Excerpted data
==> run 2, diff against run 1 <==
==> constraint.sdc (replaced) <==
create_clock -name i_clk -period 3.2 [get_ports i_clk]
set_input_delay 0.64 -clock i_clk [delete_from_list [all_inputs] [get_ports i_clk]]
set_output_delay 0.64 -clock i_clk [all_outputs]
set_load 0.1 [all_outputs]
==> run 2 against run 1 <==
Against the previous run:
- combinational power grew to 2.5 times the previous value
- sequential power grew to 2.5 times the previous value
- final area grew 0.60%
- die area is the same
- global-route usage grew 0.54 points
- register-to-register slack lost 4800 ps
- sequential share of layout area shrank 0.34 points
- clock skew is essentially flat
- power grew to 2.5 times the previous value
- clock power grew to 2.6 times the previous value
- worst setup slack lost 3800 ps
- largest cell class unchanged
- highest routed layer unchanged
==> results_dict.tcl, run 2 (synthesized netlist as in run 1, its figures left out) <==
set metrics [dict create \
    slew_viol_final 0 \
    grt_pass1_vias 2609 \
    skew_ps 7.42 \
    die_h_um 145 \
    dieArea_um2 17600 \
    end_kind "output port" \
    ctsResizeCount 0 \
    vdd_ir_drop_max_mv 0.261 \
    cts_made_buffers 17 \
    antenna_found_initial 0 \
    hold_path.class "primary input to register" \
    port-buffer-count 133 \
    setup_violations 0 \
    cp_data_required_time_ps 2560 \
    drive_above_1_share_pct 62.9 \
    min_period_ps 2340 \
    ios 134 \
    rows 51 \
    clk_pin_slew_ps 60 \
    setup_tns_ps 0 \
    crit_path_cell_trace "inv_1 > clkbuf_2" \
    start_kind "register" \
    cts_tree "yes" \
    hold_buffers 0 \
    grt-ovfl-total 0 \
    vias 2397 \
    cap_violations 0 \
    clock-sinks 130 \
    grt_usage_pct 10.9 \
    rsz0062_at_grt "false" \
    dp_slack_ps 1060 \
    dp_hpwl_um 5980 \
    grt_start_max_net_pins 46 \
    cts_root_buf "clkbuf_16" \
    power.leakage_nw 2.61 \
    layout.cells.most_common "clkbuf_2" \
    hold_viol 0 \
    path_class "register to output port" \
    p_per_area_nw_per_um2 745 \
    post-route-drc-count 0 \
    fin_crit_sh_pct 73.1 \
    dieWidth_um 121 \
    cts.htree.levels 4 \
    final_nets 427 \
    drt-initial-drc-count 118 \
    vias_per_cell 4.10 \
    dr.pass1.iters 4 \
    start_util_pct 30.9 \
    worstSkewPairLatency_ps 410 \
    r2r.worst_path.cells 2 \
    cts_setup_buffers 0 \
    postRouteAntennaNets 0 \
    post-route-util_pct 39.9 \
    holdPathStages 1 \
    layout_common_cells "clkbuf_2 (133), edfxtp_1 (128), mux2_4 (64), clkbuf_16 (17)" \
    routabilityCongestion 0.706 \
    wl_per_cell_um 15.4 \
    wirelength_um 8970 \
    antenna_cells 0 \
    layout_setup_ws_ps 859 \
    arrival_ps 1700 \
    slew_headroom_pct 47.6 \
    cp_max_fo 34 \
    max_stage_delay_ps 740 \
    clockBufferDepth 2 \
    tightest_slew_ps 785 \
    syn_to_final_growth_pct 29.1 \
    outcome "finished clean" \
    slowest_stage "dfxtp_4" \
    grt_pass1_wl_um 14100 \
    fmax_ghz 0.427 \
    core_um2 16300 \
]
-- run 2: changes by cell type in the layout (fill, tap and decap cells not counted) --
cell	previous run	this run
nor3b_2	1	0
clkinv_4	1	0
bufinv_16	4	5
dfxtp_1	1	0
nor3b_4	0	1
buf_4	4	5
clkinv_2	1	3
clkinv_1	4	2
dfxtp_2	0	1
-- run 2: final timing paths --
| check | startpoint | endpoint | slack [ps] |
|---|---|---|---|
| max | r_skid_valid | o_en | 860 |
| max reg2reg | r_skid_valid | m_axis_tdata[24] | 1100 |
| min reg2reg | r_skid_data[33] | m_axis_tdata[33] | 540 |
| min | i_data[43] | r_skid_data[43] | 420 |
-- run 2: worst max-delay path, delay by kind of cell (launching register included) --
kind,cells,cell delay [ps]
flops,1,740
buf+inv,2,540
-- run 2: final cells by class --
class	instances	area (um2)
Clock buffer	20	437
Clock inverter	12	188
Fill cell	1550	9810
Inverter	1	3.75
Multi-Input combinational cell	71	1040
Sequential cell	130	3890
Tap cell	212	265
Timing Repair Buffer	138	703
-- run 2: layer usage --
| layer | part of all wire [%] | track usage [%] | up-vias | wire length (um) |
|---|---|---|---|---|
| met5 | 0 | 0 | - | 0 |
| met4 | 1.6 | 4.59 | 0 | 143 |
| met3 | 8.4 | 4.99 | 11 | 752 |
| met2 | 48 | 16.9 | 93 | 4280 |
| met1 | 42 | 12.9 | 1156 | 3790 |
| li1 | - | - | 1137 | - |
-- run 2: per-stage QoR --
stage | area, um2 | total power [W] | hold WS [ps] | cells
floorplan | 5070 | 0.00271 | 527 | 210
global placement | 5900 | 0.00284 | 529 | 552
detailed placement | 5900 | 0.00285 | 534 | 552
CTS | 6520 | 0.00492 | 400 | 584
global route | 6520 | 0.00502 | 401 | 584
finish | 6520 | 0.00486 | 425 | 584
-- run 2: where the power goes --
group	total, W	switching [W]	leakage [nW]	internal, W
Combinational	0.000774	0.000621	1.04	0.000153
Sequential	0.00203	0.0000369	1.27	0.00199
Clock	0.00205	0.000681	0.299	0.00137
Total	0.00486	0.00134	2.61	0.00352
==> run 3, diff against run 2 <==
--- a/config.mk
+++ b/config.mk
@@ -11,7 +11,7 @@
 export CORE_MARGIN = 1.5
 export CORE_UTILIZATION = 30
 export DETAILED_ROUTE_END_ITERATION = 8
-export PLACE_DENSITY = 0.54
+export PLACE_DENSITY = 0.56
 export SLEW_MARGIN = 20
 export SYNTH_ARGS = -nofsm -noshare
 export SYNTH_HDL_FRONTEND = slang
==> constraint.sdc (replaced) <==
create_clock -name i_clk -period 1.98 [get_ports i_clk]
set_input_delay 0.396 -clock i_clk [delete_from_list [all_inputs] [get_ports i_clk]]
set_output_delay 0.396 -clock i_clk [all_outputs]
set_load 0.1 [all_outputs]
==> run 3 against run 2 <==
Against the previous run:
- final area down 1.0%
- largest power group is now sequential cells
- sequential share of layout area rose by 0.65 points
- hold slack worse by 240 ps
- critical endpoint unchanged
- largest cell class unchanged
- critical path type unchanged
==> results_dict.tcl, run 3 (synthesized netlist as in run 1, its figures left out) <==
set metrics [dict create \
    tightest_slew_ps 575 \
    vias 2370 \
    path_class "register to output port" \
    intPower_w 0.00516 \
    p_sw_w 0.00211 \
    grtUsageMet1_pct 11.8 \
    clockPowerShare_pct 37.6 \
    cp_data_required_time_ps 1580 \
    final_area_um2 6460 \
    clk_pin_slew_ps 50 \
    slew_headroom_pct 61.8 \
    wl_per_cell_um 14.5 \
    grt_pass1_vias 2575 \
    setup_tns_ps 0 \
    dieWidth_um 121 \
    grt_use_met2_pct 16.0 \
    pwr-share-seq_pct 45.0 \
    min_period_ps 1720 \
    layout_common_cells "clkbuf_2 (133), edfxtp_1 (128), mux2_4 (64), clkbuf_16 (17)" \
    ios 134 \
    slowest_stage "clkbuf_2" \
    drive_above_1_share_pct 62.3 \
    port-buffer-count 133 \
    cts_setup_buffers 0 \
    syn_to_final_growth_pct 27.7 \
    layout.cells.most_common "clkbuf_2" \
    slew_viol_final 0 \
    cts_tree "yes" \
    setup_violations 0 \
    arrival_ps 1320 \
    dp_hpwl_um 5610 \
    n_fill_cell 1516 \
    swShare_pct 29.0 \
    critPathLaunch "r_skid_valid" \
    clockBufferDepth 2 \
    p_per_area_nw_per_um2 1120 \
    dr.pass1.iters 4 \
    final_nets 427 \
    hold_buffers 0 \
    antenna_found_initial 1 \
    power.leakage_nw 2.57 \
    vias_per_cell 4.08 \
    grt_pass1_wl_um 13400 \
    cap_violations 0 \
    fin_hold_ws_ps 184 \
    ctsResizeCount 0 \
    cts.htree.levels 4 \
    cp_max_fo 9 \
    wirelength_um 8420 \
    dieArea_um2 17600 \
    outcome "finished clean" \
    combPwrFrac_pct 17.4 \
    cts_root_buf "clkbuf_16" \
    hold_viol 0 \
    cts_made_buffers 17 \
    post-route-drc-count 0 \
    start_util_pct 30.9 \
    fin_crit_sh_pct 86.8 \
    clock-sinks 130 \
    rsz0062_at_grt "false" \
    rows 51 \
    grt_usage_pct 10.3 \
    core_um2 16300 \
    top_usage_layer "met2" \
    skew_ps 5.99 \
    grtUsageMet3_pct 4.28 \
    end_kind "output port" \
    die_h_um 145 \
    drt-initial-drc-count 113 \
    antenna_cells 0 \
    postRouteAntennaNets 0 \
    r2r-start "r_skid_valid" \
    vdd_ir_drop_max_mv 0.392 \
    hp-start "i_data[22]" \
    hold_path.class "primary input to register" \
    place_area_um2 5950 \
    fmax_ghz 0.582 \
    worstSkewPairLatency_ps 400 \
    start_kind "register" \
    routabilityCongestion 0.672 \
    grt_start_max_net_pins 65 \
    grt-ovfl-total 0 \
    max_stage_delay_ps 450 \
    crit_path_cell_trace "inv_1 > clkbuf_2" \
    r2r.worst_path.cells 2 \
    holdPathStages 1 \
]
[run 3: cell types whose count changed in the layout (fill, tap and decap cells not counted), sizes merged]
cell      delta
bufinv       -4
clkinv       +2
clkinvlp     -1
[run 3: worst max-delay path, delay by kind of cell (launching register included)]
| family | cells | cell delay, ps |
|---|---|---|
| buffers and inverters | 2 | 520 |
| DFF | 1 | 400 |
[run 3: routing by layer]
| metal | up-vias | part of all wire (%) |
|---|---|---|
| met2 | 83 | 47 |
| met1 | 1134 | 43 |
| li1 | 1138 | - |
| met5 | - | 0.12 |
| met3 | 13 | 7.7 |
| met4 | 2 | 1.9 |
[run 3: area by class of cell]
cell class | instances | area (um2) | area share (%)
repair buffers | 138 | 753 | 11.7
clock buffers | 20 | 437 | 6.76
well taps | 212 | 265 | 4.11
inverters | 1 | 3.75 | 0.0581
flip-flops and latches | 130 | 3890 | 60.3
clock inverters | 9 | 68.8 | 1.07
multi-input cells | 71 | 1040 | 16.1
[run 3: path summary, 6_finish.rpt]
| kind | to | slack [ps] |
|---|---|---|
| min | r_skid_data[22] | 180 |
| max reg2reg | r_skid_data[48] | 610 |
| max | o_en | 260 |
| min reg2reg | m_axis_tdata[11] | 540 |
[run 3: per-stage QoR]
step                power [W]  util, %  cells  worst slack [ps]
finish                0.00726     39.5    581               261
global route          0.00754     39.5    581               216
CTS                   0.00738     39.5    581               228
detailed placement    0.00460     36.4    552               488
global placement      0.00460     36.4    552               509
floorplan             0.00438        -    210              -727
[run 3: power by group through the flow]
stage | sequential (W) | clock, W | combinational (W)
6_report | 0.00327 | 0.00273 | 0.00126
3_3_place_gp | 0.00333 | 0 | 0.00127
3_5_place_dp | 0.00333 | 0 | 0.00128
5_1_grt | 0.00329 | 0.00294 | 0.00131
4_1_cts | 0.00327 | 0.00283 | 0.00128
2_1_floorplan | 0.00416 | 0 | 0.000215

Exercise directions
Set the material down exactly as written, starting at its first line. The line containing "run 2 against" is the last one to include.

Output of the task
==> run 2, diff against run 1 <==
==> constraint.sdc (replaced) <==
create_clock -name i_clk -period 3.2 [get_ports i_clk]
set_input_delay 0.64 -clock i_clk [delete_from_list [all_inputs] [get_ports i_clk]]
set_output_delay 0.64 -clock i_clk [all_outputs]
set_load 0.1 [all_outputs]
==> run 2 against run 1 <==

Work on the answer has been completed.